WINDHOEK - There is a large unmet need for contraceptives among Namibian women, with only 50 percent of women having access to contraceptives, says the United Nations Population Fund (UNFPA).
This is due to challenges such as distance in accessing contraceptives at health facilities, the UNFPA
Assistant Representative, Loide Amkongo, said at the launch of the 2018 State of World population report titled, “The Power of Choice: Reproductive Rights and the Demographic Transition.”
“This report is about global fertility trends, but it’s most importantly about choice – or a lack of it – and what that means for women, couples and for countries’ prospects for development,” said the UNFPA Country Representative, Dennia Gayle, at the launch of the publication on Wednesday.
Gayle said there are 214 million women in the developing world who are at risk of unintended pregnancy because their reproductive choices are limited by a lack of modern contraception and other compounding factors such as poverty, socio-cultural and gender norms. “As a result, in much of the developing world, women are having more children than they want,” said Gayle.
She remarked that choices are limited in more developed countries, where women are having fewer children than they want, often for economic reasons.
“The high cost of child care or the high opportunity cost of leaving a career to start or expand a family, are just some of the main reasons why women are unable to exercise their right to freely and responsibly make decisions about the timing and frequency of pregnancies,” said the country representative.
In an effort to address high or low fertility over the years, some countries have taken actions that restrict choices and violate women’s rights, sometimes by cutting off family planning, sometimes through coerced sterilisations, said Gayle.
The State of World population report calls on countries to confront their demographic challenges not through fewer choices, but rather by enhancing rights and choices.
Making sure that childcare is affordable is one action that a low fertility country can take that enhances rights and expand choices, said Gayle.

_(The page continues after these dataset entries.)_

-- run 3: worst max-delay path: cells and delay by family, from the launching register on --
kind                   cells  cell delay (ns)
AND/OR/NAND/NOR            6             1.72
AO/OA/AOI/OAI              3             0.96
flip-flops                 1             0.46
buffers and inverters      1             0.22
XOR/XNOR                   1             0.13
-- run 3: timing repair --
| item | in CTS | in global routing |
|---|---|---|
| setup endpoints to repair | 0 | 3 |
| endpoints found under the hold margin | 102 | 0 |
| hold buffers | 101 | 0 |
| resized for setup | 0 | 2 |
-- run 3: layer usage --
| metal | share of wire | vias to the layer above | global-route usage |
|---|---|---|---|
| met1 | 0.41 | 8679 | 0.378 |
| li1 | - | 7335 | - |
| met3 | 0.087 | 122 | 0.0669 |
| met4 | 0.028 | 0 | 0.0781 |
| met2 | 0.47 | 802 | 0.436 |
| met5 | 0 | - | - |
## config.mk

```make
export PLATFORM = sky130hd
export DESIGN_NAME = sdma_ctrl
export DESIGN_NICKNAME = d
export VERILOG_FILES = /design/src/core/sdma_pkg.sv /design/src/core/sdma_ctrl.sv
export SDC_FILE = /design/constraint.sdc
export NUM_CORES = 1
export LEC_CHECK = 0
export BUFFER_PORTS_ARGS = -buffer_cell sky130_fd_sc_hd__buf_4
export CORE_UTILIZATION = 31
export DETAILED_ROUTE_END_ITERATION = 7
export HOLD_SLACK_MARGIN = 0.15
export PLACE_DENSITY = 0.67
export SYNTH_ARGS = -nofsm -noshare
export SYNTH_HDL_FRONTEND = slang
export SYNTH_SLANG_ARGS = --single-unit
```

## constraint.sdc

```tcl
create_clock -name clk_i -period 2.4 [get_ports clk_i]
set_clock_uncertainty 0.2 [all_clocks]
set_input_delay 0.36 -clock clk_i [delete_from_list [all_inputs] [get_ports clk_i]]
set_output_delay 0.36 -clock clk_i [all_outputs]
set_load 0.01 [all_outputs]
```
File: config.mk
export PLATFORM = sky130hd
export DESIGN_NAME = pwr_seq
export DESIGN_NICKNAME = d
export VERILOG_FILES = /design/src/inc/pwr_seq_pkg.sv /design/src/rtl/pwr_seq.sv
export VERILOG_INCLUDE_DIRS = /design/src /design/src/inc
export SDC_FILE = /design/constraint.sdc
export NUM_CORES = 1
export LEC_CHECK = 0
export BUFFER_PORTS_ARGS = -buffer_cell sky130_fd_sc_hd__buf_2
export CAP_MARGIN = 20
export CORE_MARGIN = 3
export CORE_UTILIZATION = 45
export CTS_CLUSTER_SIZE = 20
export DETAILED_ROUTE_END_ITERATION = 16
export GPL_ROUTABILITY_DRIVEN = 0
export PLACE_DENSITY = 0.74
export SYNTH_ARGS = -nofsm -noshare
export SYNTH_HDL_FRONTEND = slang
export SYNTH_SLANG_ARGS = --single-unit
File: constraint.sdc
create_clock -name ref_clk -period 3.5 [get_ports ref_clk]
set_input_delay 0.35 -clock ref_clk [delete_from_list [all_inputs] [get_ports ref_clk]]
set_output_delay 0.35 -clock ref_clk [all_outputs]
set_load 0.005 [all_outputs]
**config.mk**
```make
export PLATFORM = sky130hd
export DESIGN_NAME = async_phase_pwm_timer
export DESIGN_NICKNAME = d
export VERILOG_FILES = /design/src/pkg/async_pwm_pkg.sv /design/src/rtl/async_phase_pwm_timer.sv
export SDC_FILE = /design/constraint.sdc
export NUM_CORES = 1
export LEC_CHECK = 0
export BUFFER_PORTS_ARGS = -buffer_cell sky130_fd_sc_hd__buf_2
export CORE_UTILIZATION = 30
export CTS_CLUSTER_SIZE = 16
export DETAILED_ROUTE_END_ITERATION = 12
export SETUP_SLACK_MARGIN = 0.2
export SKIP_CTS_REPAIR_TIMING = 1
export SLEW_MARGIN = 20
export SYNTH_ARGS = -nofsm -noshare
export SYNTH_HDL_FRONTEND = slang
export SYNTH_SLANG_ARGS = --single-unit
```
**constraint.sdc**
```tcl
create_clock -name clk -period 6.55 [get_ports clk]
set_input_delay 1.6375 -clock clk [delete_from_list [all_inputs] [get_ports clk]]
set_output_delay 1.6375 -clock clk [all_outputs]
set_load 0.01 [all_outputs]
```
### src/pkg/eac_pkg.sv
// package of field positions, masks and reset values for the enclave attribute checker
package eac_pkg;

	// attribute word field positions
	localparam int ATTR_W            = 128;
	localparam int ATTR_INIT_BIT     = 0;
	localparam int ATTR_DEBUG_BIT    = 1;
	localparam int ATTR_WIDE_BIT     = 2;
	localparam int ATTR_PROV_BIT     = 4;
	localparam int ATTR_LTOKEN_BIT   = 5;
	localparam int ATTR_PROT_BIT     = 6;
	localparam int ATTR_KSEP_BIT     = 7;
	localparam int ATTR_NOTIFY_BIT   = 10;
	localparam int ATTR_XMASK_LSB    = 64;
	localparam int ATTR_XMASK_W      = 64;

	// bits that are reserved zero in the low half (3, 63:11)
	localparam logic [63:0] ATTR_RSVD_MASK = 64'hffff_ffff_ffff_f808;

	// extra info selector fields
	localparam int SEL_W             = 32;
	localparam int SEL_FAULT_BIT     = 0;
	localparam int SEL_CPROT_BIT     = 1;
	localparam logic [31:0] SEL_RSVD_MASK = 32'hffff_fffc;

	// per-kind save region sizes in bytes
	localparam logic [15:0] SEL_FAULT_BYTES = 16'h0010;
	localparam logic [15:0] SEL_CPROT_BYTES = 16'h0010;

	// protection attribute byte fields
	localparam int PROT_W            = 8;
	localparam int PROT_SS_BIT       = 0;
	localparam int PROT_SSW_BIT      = 1;
	localparam int PROT_BT_BIT       = 2;
	localparam int PROT_LEG_BIT      = 3;
	localparam int PROT_NOTRK_BIT    = 4;
	localparam int PROT_SUPD_BIT     = 5;
	localparam logic [7:0] PROT_SS_MASK   = 8'h03;
	localparam logic [7:0] PROT_BT_MASK   = 8'h3c;
	localparam logic [7:0] PROT_RSVD_MASK = 8'hc0;

	// capability bits
	localparam int CAP_PROT_BIT      = 6;
	localparam int CAP_CPROT_BIT     = 1;

	// reset values
	localparam logic [127:0] ATTR_RESET = 128'h0;
	localparam logic [31:0]  SEL_RESET  = 32'h0;
	localparam logic [7:0]   PROT_RESET = 8'h0;

	// check pipeline states
	typedef enum logic [1:0] {
		EAC_IDLE,
		EAC_CHECK,
		EAC_DONE
	} eac_state_type;

endpackage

This enables women to start or expand families without giving up their careers. “Making sure that, for example, a 10- or 15-year-old girl has access to the information and services that will empower her to prevent an early pregnancy or an HIV infection, will enable that young girl to remain in school, attain her education, join the labour force of her country and contribute to the development of her family, community and country,” said Gayle.
This is good not only for the individual. But also good for any nation’s economic development. “Imagine what that would mean for a country like Namibia in the next 12-15 years. Our 10-year-old will be 25 and our 15-year-old would be 30. Therefore, strategic policy investments in education, employment and empowerment will be crucial to shaping this nation’s prosperity when we, along with the rest of the world, will be hailing the realisation of the Sustainable Development Goals,” she said.